John Harkness

Personal information
- Full name: John Tinline Harkness
- Born: 6 April 1867 Richmond, Nelson, New Zealand
- Died: 15 December 1960 (aged 93) Christchurch, Canterbury, New Zealand

Domestic team information
- 1892/93: Auckland
- 1897/98–1900/01: Otago
- Source: CricInfo, 13 May 2016

= John Harkness (cricketer) =

New Zealand cricketer

John Tinline Harkness (6 April 1867 – 15 December 1960) was a New Zealand cricketer. He played one first-class match for Auckland during the 1892–93 season and four for Otago between 1897–98 and 1900–01.

Harkness was born at Richmond in 1867 and educated at Nelson College from 1880 to 1883. He played club cricket in Nelson and by 1891 had moved to live in the Grafton area of Auckland. He scored 33 runs for Auckland Second XI in November 1891 and the Auckland Star considered him to have "the makings of a first-class bat" as well as a good rugby union three-quarter.

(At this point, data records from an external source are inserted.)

==> src/rtl/nvc_pkg.sv <==
package nvc_pkg;

  typedef enum logic [1:0] {
    UL_LOCKED = 2'd0,
    UL_HALF   = 2'd1,
    UL_OPEN   = 2'd2
  } unlock_e;

  // Address a falls in [base, base+size); size 0 gives an empty window.
  function automatic logic in_window(input int unsigned a,
                                     input int unsigned base,
                                     input int unsigned size);
    return (a >= base) && ((a - base) < size);
  endfunction

endpackage

==> src/rtl/nvc_txn_tracker.sv <==
module nvc_txn_tracker #(
  parameter int AW          = 16,
  parameter int CNTW        = 4,
  parameter int STATUS_ADDR = 'h3F,
  parameter int RTC_BASE    = 'h30,
  parameter int RTC_LEN     = 8
) (
  input  logic          clk,
  input  logic          rst_n,
  input  logic          en,
  input  logic          txn_start,
  input  logic          txn_space,
  input  logic          byte_ack,
  input  logic [AW-1:0] byte_addr,
  input  logic [7:0]    byte_data,
  input  logic          mid_byte,
  input  logic          stop_evt,
  input  logic [AW-1:0] prot_base,
  input  logic [AW-1:0] prot_size,
  output logic          clean_stop,
  output logic          reg_space,
  output logic          array_ok,
  output logic          prot_hit,
  output logic          rtc_ok,
  output logic          status_op,
  output logic          status_bad,
  output logic [7:0]    status_val
);
  import nvc_pkg::*;

  localparam logic [CNTW-1:0] CMAX = {CNTW{1'b1}};

  logic            active_q, space_q, prot_q, st_q, rtc_q, plain_q;
  logic [CNTW-1:0] cnt_q;
  logic [7:0]      last_q;
  logic            b_status, b_rtc, b_prot;

  assign b_status = (byte_addr == AW'(STATUS_ADDR));
  assign b_rtc    = in_window(32'(byte_addr), RTC_BASE, RTC_LEN);
  assign b_prot   = in_window(32'(byte_addr), 32'(prot_base), 32'(prot_size));

  always_ff @(posedge clk) begin
    if (!rst_n) begin
      active_q <= 1'b0;
      space_q  <= 1'b0;
      prot_q   <= 1'b0;
      st_q     <= 1'b0;
      rtc_q    <= 1'b0;
      plain_q  <= 1'b0;
      cnt_q    <= '0;
      last_q   <= '0;
    end else if (en) begin
      if (stop_evt) begin
        active_q <= 1'b0;
      end else if (txn_start) begin
        active_q <= 1'b1;
        space_q  <= txn_space;
        cnt_q    <= '0;
        prot_q   <= 1'b0;
        st_q     <= 1'b0;
        rtc_q    <= 1'b0;
        plain_q  <= 1'b0;
      end else if (byte_ack && active_q) begin
        if (cnt_q != CMAX) cnt_q <= cnt_q + 1'b1;
        last_q <= byte_data;
        if (space_q) begin
          if (b_status)   st_q    <= 1'b1;
          else if (b_rtc) rtc_q   <= 1'b1;
          else            plain_q <= 1'b1;
        end else if (b_prot) begin
          prot_q <= 1'b1;
        end
      end
    end
  end

  assign clean_stop = en && stop_evt && active_q && (cnt_q != '0) && !mid_byte;
  assign reg_space  = space_q;
  assign array_ok   = !space_q && !prot_q;
  assign prot_hit   = !space_q && prot_q;
  assign rtc_ok     = !st_q && (!rtc_q || (!plain_q && (cnt_q >= CNTW'(RTC_LEN))));
  assign status_op  = space_q && st_q && (cnt_q == CNTW'(1));
  assign status_bad = space_q && st_q && (cnt_q != CNTW'(1));
  assign status_val = last_q;

endmodule

==> src/rtl/nvc_unlock_fsm.sv <==
module nvc_unlock_fsm #(
  parameter logic [7:0] KEY1 = 8'h02,
  parameter logic [7:0] KEY2 = 8'h06
) (
  input  logic       clk,
  input  logic       rst_n,
  input  logic       clean_stop,
  input  logic       status_op,
  input  logic       status_bad,
  input  logic [7:0] status_val,
  output logic       unlocked
);
  import nvc_pkg::*;

  unlock_e st_q, st_d;

  always_comb begin
    st_d = st_q;
    if (clean_stop) begin
      if (status_op) begin
        if (status_val == KEY1)                         st_d = UL_HALF;
        else if (status_val == KEY2 && st_q == UL_HALF) st_d = UL_OPEN;
        else                                            st_d = UL_LOCKED;
      end else if (status_bad || st_q == UL_HALF) begin
        st_d = UL_LOCKED;
      end
    end
  end

  always_ff @(posedge clk) begin
    if (!rst_n) st_q <= UL_LOCKED;
    else        st_q <= st_d;
  end

  assign unlocked = (st_q == UL_OPEN);

endmodule

==> src/rtl/nvc_busy_timer.sv <==
module nvc_busy_timer #(
  parameter int CYCLES = 120000
) (
  input  logic clk,
  input  logic rst_n,
  input  logic start,
  output logic pulse,
  output logic busy
);
  localparam int CW = $clog2(CYCLES + 1);

  logic [CW-1:0] cnt_q;
  logic          pulse_q;

  always_ff @(posedge clk) begin
    if (!rst_n) begin
      cnt_q   <= '0;
      pulse_q <= 1'b0;
    end else begin
      pulse_q <= start && (cnt_q == '0);
      if (start && cnt_q == '0) cnt_q <= CW'(CYCLES);
      else if (cnt_q != '0)     cnt_q <= cnt_q - 1'b1;
    end
  end

  assign pulse = pulse_q;
  assign busy  = (cnt_q != '0);

endmodule

==> src/rtl/nv_commit_ctrl.sv <==
module nv_commit_ctrl #(
  parameter int AW            = 16,
  parameter int COMMIT_CYCLES = 120000,
  parameter int STATUS_ADDR   = 'h3F,
  parameter int RTC_BASE      = 'h30,
  parameter int RTC_LEN       = 8
) (
  input  logic          clk,
  input  logic          rst_n,
  input  logic          txn_start,
  input  logic          txn_space,
  input  logic          byte_ack,
  input  logic [AW-1:0] byte_addr,
  input  logic [7:0]    byte_data,
  input  logic          mid_byte,
  input  logic          stop_evt,
  input  logic [AW-1:0] prot_base,
  input  logic [AW-1:0] prot_size,
  output logic          commit_pulse,
  output logic          commit_space,
  output logic          busy,
  output logic          reg_unlocked
);
  localparam int CNTW = $clog2(RTC_LEN) + 1;

  // Named internal events, brought out for the checker.
  logic       ev_clean_stop, ev_commit_req, ev_status_bad, ev_prot_discard;
  logic       reg_space, array_ok, prot_hit, rtc_ok, status_op;
  logic [7:0] status_val;
  logic       space_q;

  nvc_txn_tracker #(
    .AW(AW), .CNTW(CNTW), .STATUS_ADDR(STATUS_ADDR),
    .RTC_BASE(RTC_BASE), .RTC_LEN(RTC_LEN)
  ) u_trk (
    .clk(clk), .rst_n(rst_n), .en(!busy),
    .txn_start(txn_start), .txn_space(txn_space),
    .byte_ack(byte_ack), .byte_addr(byte_addr), .byte_data(byte_data),
    .mid_byte(mid_byte), .stop_evt(stop_evt),
    .prot_base(prot_base), .prot_size(prot_size),
    .clean_stop(ev_clean_stop), .reg_space(reg_space),
    .array_ok(array_ok), .prot_hit(prot_hit), .rtc_ok(rtc_ok),
    .status_op(status_op), .status_bad(ev_status_bad),
    .status_val(status_val)
  );

  nvc_unlock_fsm u_unl (
    .clk(clk), .rst_n(rst_n), .clean_stop(ev_clean_stop),
    .status_op(status_op), .status_bad(ev_status_bad),
    .status_val(status_val), .unlocked(reg_unlocked)
  );

  assign ev_commit_req   = ev_clean_stop &&
                           (reg_space ? (reg_unlocked && rtc_ok) : array_ok);
  assign ev_prot_discard = ev_clean_stop && prot_hit;

  nvc_busy_timer #(.CYCLES(COMMIT_CYCLES)) u_tmr (
    .clk(clk), .rst_n(rst_n), .start(ev_commit_req),
    .pulse(commit_pulse), .busy(busy)
  );

  always_ff @(posedge clk) begin
    if (!rst_n)             space_q <= 1'b0;
    else if (ev_commit_req) space_q <= reg_space;
  end

  assign commit_space = space_q;

endmodule

==> config.mk <==
export PLATFORM = sky130hd
export DESIGN_NAME = nv_commit_ctrl
export DESIGN_NICKNAME = d
export VERILOG_FILES = /design/src/rtl/nvc_pkg.sv /design/src/rtl/nvc_txn_tracker.sv /design/src/rtl/nvc_unlock_fsm.sv /design/src/rtl/nvc_busy_timer.sv /design/src/rtl/nv_commit_ctrl.sv
export SDC_FILE = /design/constraint.sdc
export NUM_CORES = 1
export LEC_CHECK = 0
export CORE_ASPECT_RATIO = 2
export CORE_MARGIN = 8
export CORE_UTILIZATION = 50
export CTS_BUF_LIST = sky130_fd_sc_hd__clkbuf_8
export DETAILED_ROUTE_END_ITERATION = 6
export DONT_BUFFER_PORTS = 1
export PLACE_DENSITY_LB_ADDON = 0.12
export SYNTH_ARGS = -nofsm -noshare
export SYNTH_HDL_FRONTEND = slang
export SYNTH_SLANG_ARGS = --single-unit
export TNS_END_PERCENT = 10
==> constraint.sdc <==
create_clock -name clk -period 11.45 [get_ports clk]
set_input_delay 2.29 -clock clk [delete_from_list [all_inputs] [get_ports clk]]
set_output_delay 2.29 -clock clk [all_outputs]
set_load 0.05 [all_outputs]
== Word-level counts from Yosys, hierarchy flattened ==
Cells that the tools add are included.
Word-level totals
  register bits: 39
  bits of input ports: 63
  logic and storage cells: 115
Cells by class
  add/sub/neg operators: 4
  order comparisons: 5
  eq/ne operators: 11
  mux-type cells: 30
  bitwise gates (word level): 4
  reductions and logical operators: 48
Operators with widths (number)
  2-to-1 mux 17 bit: 2
  less-than comparator 32 x 16 -> 1 bit: 1
  less-than comparator 32 x 4 -> 1 bit, second input constant: 1
  2-to-1 mux 1 bit: 21
  nonzero test 2 bit: 9
  logical AND 1 bit: 17
  logical NOT 17 bit: 1
  nonzero test 17 bit: 1
  subtractor 16 x 16 -> 17 bit: 1
  subtractor 16 x 6 -> 17 bit, second input constant: 1
  subtractor 17 x 1 -> 17 bit, second input constant: 1
  equality test 16 x 6 -> 1 bit, second input constant: 1
  >= comparator 16 bit: 1
  >= comparator 16 x 6 -> 1 bit, second input constant: 1
  2-to-1 mux 4 bit: 3
  AND reduction 6 bit: 2
  AND reduction 5 bit: 2
  equality test 8 x 2 -> 1 bit, second input constant: 1
  equality test 8 x 3 -> 1 bit, second input constant: 1
  2-to-1 mux 2 bit: 4
  AND reduction 4 bit: 2
  logical NOT 1 bit: 7
  inequality test 2 bit, second input constant: 3
  adder 4 x 1 -> 4 bit, second input constant: 1
  other kinds (12): 17

== Longest topological paths before layout ==
Gate-level depths: netlist of run 1.
  depth in word-level cells: 9
  gate-level depth with buffers: 16
  mapped depth without buffers: 16

== By module ==
A second synthesis of run 1 with hierarchy kept.
Second synthesis, totals
  cell total of the unflattened synthesis: 408
  area, all modules: 3198.1 µm²
Modules (own cells, without submodules)
  nvc_txn_tracker: instances 1, cells an instance 267, area each 2029.4 µm², sequential area each 360.3 µm²
  nvc_busy_timer: instances 1, cells an instance 117, area each 963.4 µm², sequential area each 360.3 µm²
  nvc_unlock_fsm: instances 1, cells an instance 15, area each 138.9 µm², sequential area each 40.0 µm²
  nv_commit_ctrl: instances 1, cells an instance 9, area each 66.3 µm², sequential area each 20.0 µm²

== Worst setup path before layout of run 1 ==
OpenSTA, ideal clock, no wires.
  path type: input to register
  start: input port prot_base[2]
  end: register u_trk.prot_q
  library setup time: 0.139 ns
  data arrival time: 5.076 ns
  path slack: 6.234 ns
  cell stages on the path: 15
  buffers on the path: 0
  cell sequence: inv_1 > ha_1 > nor2b_1 > o31a_1 > a221oi_1 > o21bai_1 > a21oi_1 > xnor2_1 > ha_1 > nand4_1 > or4_1 > a21oi_1 > a2111oi_0 > a41oi_1 > a211oi_1
Between the ends
  word-level cells in the longest chain between the ends: 5
  elaborated cells between the ends (all ways): 6
  classes of those cells: add/sub: 1; order compare: 2; reduce/logical: 3
Ends and longest elaborated chain
  start: declaration: RTL line nv_commit_ctrl.sv:17  | input logic [AW-1:0] prot_base,
  subtractor 16 x 16 -> 17 bit: RTL line nvc_pkg.sv:13  | return (a >= base) && ((a - base) < size);
  less-than comparator 32 x 16 -> 1 bit: RTL line nvc_pkg.sv:13
  logical AND 1 bit (*): RTL line nvc_pkg.sv:13
  nonzero test 2 bit (no source line) (*)
  AND reduction 5 bit (no source line) (*)
  end signal: assignment: RTL line nvc_txn_tracker.sv:46  | prot_q <= 1'b0;
  end signal: assignment: RTL line nvc_txn_tracker.sv:59  | prot_q <= 1'b0;
  end signal: assignment: RTL line nvc_txn_tracker.sv:71  | prot_q <= 1'b1;
  end: declaration: RTL line nvc_txn_tracker.sv:33  | logic active_q, space_q, prot_q, st_q, rtc_q, plain_q;
Mark *: on every way between the ends. The rest lies on a longest branch, timed or not.
A chain may end at the register's enable or synchronous reset.

== Worst setup path in the final report of run 1 ==
  start: input port byte_addr[0]
  end: register u_trk.prot_q
Between the ends
  word-level cells in the longest chain between the ends: 5
  elaborated cells between the ends (all ways): 6
  classes of those cells: add/sub: 1; order compare: 2; reduce/logical: 3
Ends and longest elaborated chain
  start: declaration: RTL line nv_commit_ctrl.sv:13  | input logic [AW-1:0] byte_addr,
  subtractor 16 x 16 -> 17 bit: RTL line nvc_pkg.sv:13
  less-than comparator 32 x 16 -> 1 bit: RTL line nvc_pkg.sv:13
  logical AND 1 bit (*): RTL line nvc_pkg.sv:13
  nonzero test 2 bit (no source line) (*)
  AND reduction 5 bit (no source line) (*)
Marks and branches as above.

==> results.md, run 1 <==
- Status: complete, no violations
- GPL Wtd Cong: 0.915
- PwrDens: around 170 nW/µm²
- Critical Path Max Stage Delay: 0.51 ns
- Initial Util: about half
- Total congestion overflow: 0
- Simple-gate area share of the yosys netlist: around a quarter
- Area of the mapped netlist: 3030 µm²
- Critical Path Start Type: input port
- CP max-delay cell: or4_1
- XOR/XNOR share of the synthesized area: 6.08%
- Final Skew: 0.00710 ns
- Final nets: roughly 480
- Post-Synth Adder-Cell Area: 15.1%
- Largest family of logic cells by synthesized area: simple AND/OR/NAND/NOR gates
- Final WS setup: 6.25 ns
- Global-route usage over all layers: 15.9%
- Post-DP HPWL: 5.83 mm
- Post-synth EDFFs: 0
- Area growth from synthesis to layout: 4.09%
- Number of gates resized after CTS: 0
- Drt drc: 0
- Top_reg_cell synth: dfxtp_1
- Netlist cell types: 53
- Number of core rows: 40
- Synth Warn #: 0
- Crit-path cells: inv_1 -> ha_1 -> fa_1 -> nor2b_1 -> o31a_1 -> a221oi_1 -> o21bai_1 -> a21oi_1 -> xnor2_1 -> ha_1 -> nand4_1 -> or4_1 -> a21oi_1 -> a2111oi_0 -> a41oi_1 -> a211oi_1
- Worst min-delay path class: flop to flop
- Port Buf Inserts: 0
- Vias in the first global route: 2670
- Hold_sp: u_unl.st_q[0]
- Mux cell area share after synthesis: between 3 and 4%
- Clk sink count: 39
- Setup WS pre-CTS: between 5 and 6 ns
- Worst-path clk slew: 0.07 ns
- Post-route ant nets: 0
- Critical path type: input port to flop
- Crit path max fanout: 4
- CP startpoint: byte_addr[0]
- Via-to-Cell Ratio: between 5 and 6
- Pre-antenna DRT Iters: 4
- Post-synthesis register bit count: 39
- Asr flop ratio synth: 0%
- Die area: between 8000 and 9000 µm²
- Cells after Synth: 384
- Worst IR Drop VDD: 147 µV
- Max Clk Rate: 0.192 GHz
- Area contributors post-synth: dfxtp_1 (26%), ha_1 (14%), inv_1 (5.6%)
- Cell Count, Final, Fillers Out: around 440
- H-tree lvl count: 2
- Largest net degree at the start of global routing: 22
- CORE AREA: between 5000 and 6000 µm²
- Worst skew pair latency: 0.28 ns
- Final Hold Viols: 0
- DR vias: 2614
- First-pass GRT wire length: 12.0 mm
- Reg2reg start: u_tmr.cnt_q[0]
- Total Routed Length: a little under 7 mm
- Final Critical Period: 5.20 ns
- Design area: 3150 µm²
- IO Count: 67
- Share of layout cells above drive strength 1: 3.42%
- Cts-stage hold buffer count: 0
- Antenna violations before repair: 0
- # diodes: 0
- Dpl cell area: 3050 µm²
- Area leader, netlist: dfxtp_1
- Synth top area share: 25.8%
- MaxCap Viol Count: 0
- Die width: 71.0 µm
- Setup-failing EPs final: 0
- Seq/Total Area, Yosys: 25.8%
- Crit path capture type: flop
- Synth Net Count: 483
- Wire per inst: between 15 and 20 µm
- Worst slew pin tran: 1.07 ns
- Final period util: between 40 and 50%
- Setup TNS Final: 0 ns
- WP data required: between 10 and 15 ns
- Syn avg cell area: 7.88 µm²
- Compound-cell area share of the yosys netlist: 18.4%
- Slew HR: 28.3%
- CTS max path bufs: 2
- Final Slew Violations: 0
- Starting DRT DRC Count: around 130
- Post-CTS Setup Inserts: 0
- RSZ-0062 raised after global routing: no
- Worst EP arrival: ~5.4 ns
- Inst Count DP: 435
- CTS tree: done
- CTS Root Cell: clkbuf_8
- Die height: 126 µm
- Final Total Pwr: ~550 µW
- CTS buffer count: 5
- Leak Pwr: 1.32 nW
## metal layers
metal | vias up | track usage, % | share of wire [%]
met5 | - | 0 | 0
met4 | 0 | 3.46 | 1.2
met2 | 71 | 26.3 | 46
met1 | 1178 | 19.3 | 45
met3 | 9 | 5.33 | 7.6
li1 | 1356 | - | -
## layout make-up
type	count	area [µm²]
multi-input combinational	287	2020
tap	63	78.8
inverter	46	173
clock inverter	1	3.75
clock buffer	7	96.3
fill	590	2760
sequential	39	781
## cell usage in the layout, fill, tap and decap left out, drive strengths merged, types with 7 or more instances in the layout
| master | n |
|---|---|
| a211oi | 10 |
| inv | 47 |
| ha | 35 |
| nor2 | 40 |
| nor4 | 8 |
| mux2i | 10 |
| nor3 | 21 |
| xnor2 | 16 |
| o21ai | 13 |
| a21oi | 28 |
| nand3 | 8 |
| clkbuf | 7 |
| dfxtp | 39 |
| nand2 | 20 |
## path summary, 6_finish.rpt
| kind | to | slack, ns | cells after the start |
|---|---|---|---|
| max | u_trk.prot_q | 6.25 | 16 |
| min | u_unl.st_q[0] | 0.47 | 2 |
| max reg2reg | u_tmr.cnt_q[8] | 8.56 | 8 |
| min reg2reg | u_unl.st_q[0] | 0.47 | 2 |
## registers in the layout (all words and copies together), names as in the netlist
name              count
u_trk.rtc_q           1
u_unl.st_q            2
u_trk.reg_space       1
u_trk.active_q        1
u_trk.status_val      8
u_trk.cnt_q           4
u_trk.prot_q          1
u_tmr.pulse           1
u_trk.plain_q         1
u_trk.st_q            1
commit_space          1
u_tmr.cnt_q          17
## cell families after synthesis
group                    after synthesis
AO/OA/AOI/OAI                         87
XOR/XNOR                              21
adder cells (fa/ha/maj)               36
buffers and inverters                 58
flip-flops                            39
multiplexers                          10
AND/OR/NAND/NOR                      133
## power breakdown
part           total [mW]  internal (mW)  switching [mW]
clock network       0.101         0.0541          0.0464
logic               0.258          0.109           0.150
registers           0.188          0.161          0.0272
total               0.547          0.324           0.223
## Yosys cell counts (all sizes together) (3+ instances only)
cell type	n
nor4b	3
o21bai	6
nor2b	5
buf	7
nor4	8
nand3b	3
or4	3
o21a	4
ha	35
nand2	20
o21ai	13
a31oi	6
dfxtp	39
mux2i	10
inv	46
and2	3
nand3	8
nor2	40
clkbuf	5
or3	5
a21o	5
xnor2	16
a211oi	10
nand4	6
a21oi	28
xor2	5
nor3	21
## worst max-delay path, delay by kind of cell
family,cells,cell delay [ns]
buffers and inverters,1,0.04
xor gates and xnor gates,1,0.09
adders and majority gates,3,0.70
and+or+nand+nor,3,0.71
AOI/OAI and AO/OA,8,1.52
## through the flow
step / util (%) / hold WS [ns]
global placement: 51.7 / 0.447
floorplan: - / 0.430
global route: 53.3 / 0.495
finish: 53.3 / 0.467
detailed placement: 51.7 / 0.458
CTS: 53.3 / 0.467
No activity file was read; power rests on OpenSTA's default activity.
==> run 2: changes to the inputs <==
==> constraint.sdc (replaced) <==
create_clock -name clk -period 4.9 [get_ports clk]
set_input_delay 0.98 -clock clk [delete_from_list [all_inputs] [get_ports clk]]
set_output_delay 0.98 -clock clk [all_outputs]
set_load 0.05 [all_outputs]
==> run 2 against run 1 <==
- sequential power up 130%
- global-route usage is 0.29 points higher
- wire length increased by 1.5%
- critical path type unchanged
- sequential share of layout area unchanged
- largest power group unchanged
==> results.md, run 2 (synthesis gave the netlist of run 1 again) <==
- Logic pwr share: 47.4%
- MaxCap Viol Count: 0
- Final nets: 478
- GPL Wtd Cong: 0.916
- Area growth from synthesis to layout: 4.09%
- Final Critical Period: 3.94 ns
- Antenna violations before repair: 0
- Drt drc: 0
- Design area: 3150 µm²
- Largest net degree at the start of global routing: 22
- Setup-failing EPs final: 0
- RSZ-0062 raised after global routing: no
- Most frequent cells in the layout: inv_1 (46), nor2_1 (40), dfxtp_1 (39), ha_1 (35), a21oi_1 (28)
- IO Count: 67
- Number of core rows: 40
- Setup WS pre-CTS: 0.639 ns
- Met3 Routed Length: 463 µm
- Worst skew pair latency: approximately 0.28 ns
- Setup TNS Final: 0 ns
- Reg2reg start: u_tmr.cnt_q[8]
- Share of layout cells above drive strength 1: 3.42%
- Max Clk Rate: 0.254 GHz
- Pre-antenna DRT Iters: 4
- Crit path max fanout: 4
- Fin Hold WS: 0.466 ns
- Worst min-delay path class: flop to flop
- Die height: 126 µm
- Post-DP HPWL: ~5.9 mm
- Final Skew: 0.00584 ns
- Final Slew Violations: 0
- Clk sink count: 39
- Sw Share: 40.8%
- Dpl cell area: 3050 µm²
- Metal1 wirelength: 3.16 mm
- Hold_sp: u_unl.st_q[1]
- Reg power frac: roughly 34%
- CTS buffer count: 5
- Reg area: about 780 µm²
- CTS Root Cell: clkbuf_8
- Final period util: between 80% and 90%
- Die width: 71.0 µm
- Final WS setup: ~0.96 ns
- Critical path type: input port to flop
- Die area: 8950 µm²
- Top Metal Used: met4
- Initial Util: 51.3%
- Vias in the first global route: 2745
- CORE AREA: 5910 µm²
- WP data required: 5.06 ns
- Multi-input logic area: 2020 µm²
- Final Hold Viols: 0
- Met2 Wirelength: 3.34 mm
- NetSw: 522 µW
- CP startpoint: byte_addr[0]
- Port Buf Inserts: 0
- Most common cell after layout, fill and taps aside: inv_1
- Status: complete, no violations
- Wire per inst: ~16 µm
- Max FFs per register: 17
- CTS tree: done
- Starting DRT DRC Count: 183
- CTS max path bufs: 2
- Leak Pwr: 1.32 nW
- H-tree lvl count: 2
- Worst slew pin tran: 1.07 ns
- Crit path capture type: flop
- Worst IR Drop VDD: 403 µV
- Power share of the clock group: a little under a fifth
- Cts-stage hold buffer count: 0
- Fill count: 599
- Post-route ant nets: 0
- DR vias: 2601
- PwrDens: 406 nW/µm²
- Number of gates resized after CTS: 0
- Slew HR: 28.7%
- Total congestion overflow: 0
- Worst-path clk slew: approximately 0.070 ns
- Most flop-heavy register: u_tmr.cnt_q
- Via-to-Cell Ratio: slightly below 6
- First-pass GRT wire length: 12.2 mm
- Worst EP arrival: 4.09 ns
- Total Routed Length: 7.04 mm
- Total internal power: 757 µW
- Post-CTS Setup Inserts: 0
- # diodes: 0
- Global-route usage over all layers: 16.2%
- Critical Path Start Type: input port
## run 2: cell counts in the layout (fill, tap and decap cells not counted)
No cell type changed its count.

During the following season Harkness made his representative debut for Auckland, playing his only first-class match for the side against Otago in December 1892. The Observer described him as "a very good fast bowler" who "keeps good length as well as pace", although was of the opinion that he was only a "medium bat". He scored a total of four runs on debut and did not take a wicket in the match.

Professionally Harkness qualified as an accountant and by the end of the 1890s was working in Dunedin in Otago. He played club cricket for the Carisbrook side in the city and appeared in four first-class matches for the representative side between February 1898 and December 1900, taking four wickets. By 1905 he was living in Christchurch and was a founder member of the East Christchurch Cricket Club. He died at Christchurch in 1960 aged 93.